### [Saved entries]
>>>

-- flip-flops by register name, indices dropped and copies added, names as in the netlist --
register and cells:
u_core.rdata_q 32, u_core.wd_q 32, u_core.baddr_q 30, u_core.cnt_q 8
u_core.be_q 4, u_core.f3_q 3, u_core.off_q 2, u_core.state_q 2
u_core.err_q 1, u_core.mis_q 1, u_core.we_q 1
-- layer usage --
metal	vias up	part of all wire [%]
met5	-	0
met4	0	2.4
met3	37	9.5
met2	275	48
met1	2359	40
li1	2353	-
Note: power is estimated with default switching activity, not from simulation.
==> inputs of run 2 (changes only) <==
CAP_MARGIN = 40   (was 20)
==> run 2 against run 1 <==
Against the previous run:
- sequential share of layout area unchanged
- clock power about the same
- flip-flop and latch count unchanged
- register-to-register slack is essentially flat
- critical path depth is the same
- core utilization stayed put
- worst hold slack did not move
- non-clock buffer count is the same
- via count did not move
## src/rtl/irq_arbiter.sv

```systemverilog
// irq_arbiter: edge-triggered interrupt collector with fixed-priority arbitration
// and a request / acknowledge / ERET handshake toward the processor controller.
module irq_arbiter #(
  parameter int N_SRC = 4,
  parameter int ID_W  = 2
) (
  input  logic             clk,
  input  logic             reset,
  input  logic [N_SRC-1:0] irq_src,
  input  logic [N_SRC-1:0] irq_mask,
  input  logic             ExtIAck,
  input  logic             ERet,
  output logic             ExtIRQ,
  output logic [ID_W-1:0]  irq_id,
  output logic             in_service,
  output logic [N_SRC-1:0] pending,
  output logic [N_SRC-1:0] src_ack
);
  typedef enum logic [1:0] {IDLE, REQ, SERVICE} state_t;
  state_t           state_q, state_d;
  logic [N_SRC-1:0] prev_q, pending_q, pending_d, ack_q, ack_d, eligible;
  logic [ID_W-1:0]  id_q, id_d, win;
  always_comb begin
    eligible = pending_q & ~irq_mask;
    win = '0;
    for (int i = N_SRC - 1; i >= 0; i--) win = eligible[i] ? ID_W'(i) : win;
    ack_d = (state_q == REQ && ExtIAck) ? N_SRC'(1) << id_q : '0;
    // a fresh edge overrides the clear from the acknowledge
    pending_d = (pending_q & ~ack_d) | (irq_src & ~prev_q);
    state_d = state_q;
    id_d = id_q;
    case (state_q)
      IDLE: begin
        state_d = |eligible ? REQ : IDLE;
        id_d = |eligible ? win : id_q;
      end
      REQ:     state_d = ExtIAck ? SERVICE : REQ;
      SERVICE: state_d = ERet ? IDLE : SERVICE;
      default: state_d = IDLE;
    endcase
  end
  always_ff @(posedge clk or posedge reset) begin
    if (reset) begin
      state_q <= IDLE;
      prev_q <= '0;
      pending_q <= '0;
      ack_q <= '0;
      id_q <= '0;
    end else begin
      state_q <= state_d;
      prev_q <= irq_src;
      pending_q <= pending_d;
      ack_q <= ack_d;
      id_q <= id_d;
    end
  end
  assign ExtIRQ = state_q == REQ;
  assign in_service = state_q == SERVICE;
  assign irq_id = id_q;
  assign pending = pending_q;
  assign src_ack = ack_q;
endmodule

```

<<<

### [WHAT YOU HAVE TO DO]
Reproduce all of the data above, exactly and without omission.

### [EXPECTED ANSWER]
-- flip-flops by register name, indices dropped and copies added, names as in the netlist --
register and cells:
u_core.rdata_q 32, u_core.wd_q 32, u_core.baddr_q 30, u_core.cnt_q 8
u_core.be_q 4, u_core.f3_q 3, u_core.off_q 2, u_core.state_q 2
u_core.err_q 1, u_core.mis_q 1, u_core.we_q 1
-- layer usage --
metal	vias up	part of all wire [%]
met5	-	0
met4	0	2.4
met3	37	9.5
met2	275	48
met1	2359	40
li1	2353	-
Note: power is estimated with default switching activity, not from simulation.
==> inputs of run 2 (changes only) <==
CAP_MARGIN = 40   (was 20)
==> run 2 against run 1 <==
Against the previous run:
- sequential share of layout area unchanged
- clock power about the same
- flip-flop and latch count unchanged
- register-to-register slack is essentially flat
- critical path depth is the same
- core utilization stayed put
- worst hold slack did not move
- non-clock buffer count is the same
- via count did not move
## src/rtl/irq_arbiter.sv

```systemverilog
// irq_arbiter: edge-triggered interrupt collector with fixed-priority arbitration
// and a request / acknowledge / ERET handshake toward the processor controller.
module irq_arbiter #(
  parameter int N_SRC = 4,
  parameter int ID_W  = 2
) (
  input  logic             clk,
  input  logic             reset,
  input  logic [N_SRC-1:0] irq_src,
  input  logic [N_SRC-1:0] irq_mask,
  input  logic             ExtIAck,
  input  logic             ERet,
  output logic             ExtIRQ,
  output logic [ID_W-1:0]  irq_id,
  output logic             in_service,
  output logic [N_SRC-1:0] pending,
  output logic [N_SRC-1:0] src_ack
);
  typedef enum logic [1:0] {IDLE, REQ, SERVICE} state_t;
  state_t           state_q, state_d;
  logic [N_SRC-1:0] prev_q, pending_q, pending_d, ack_q, ack_d, eligible;
  logic [ID_W-1:0]  id_q, id_d, win;
  always_comb begin
    eligible = pending_q & ~irq_mask;
    win = '0;
    for (int i = N_SRC - 1; i >= 0; i--) win = eligible[i] ? ID_W'(i) : win;
    ack_d = (state_q == REQ && ExtIAck) ? N_SRC'(1) << id_q : '0;
    // a fresh edge overrides the clear from the acknowledge
    pending_d = (pending_q & ~ack_d) | (irq_src & ~prev_q);
    state_d = state_q;
    id_d = id_q;
    case (state_q)
      IDLE: begin
        state_d = |eligible ? REQ : IDLE;
        id_d = |eligible ? win : id_q;
      end
      REQ:     state_d = ExtIAck ? SERVICE : REQ;
      SERVICE: state_d = ERet ? IDLE : SERVICE;
      default: state_d = IDLE;
    endcase
  end
  always_ff @(posedge clk or posedge reset) begin
    if (reset) begin
      state_q <= IDLE;
      prev_q <= '0;
      pending_q <= '0;
      ack_q <= '0;
      id_q <= '0;
    end else begin
      state_q <= state_d;
      prev_q <= irq_src;
      pending_q <= pending_d;
      ack_q <= ack_d;
      id_q <= id_d;
    end
  end
  assign ExtIRQ = state_q == REQ;
  assign in_service = state_q == SERVICE;
  assign irq_id = id_q;
  assign pending = pending_q;
  assign src_ack = ack_q;
endmodule

```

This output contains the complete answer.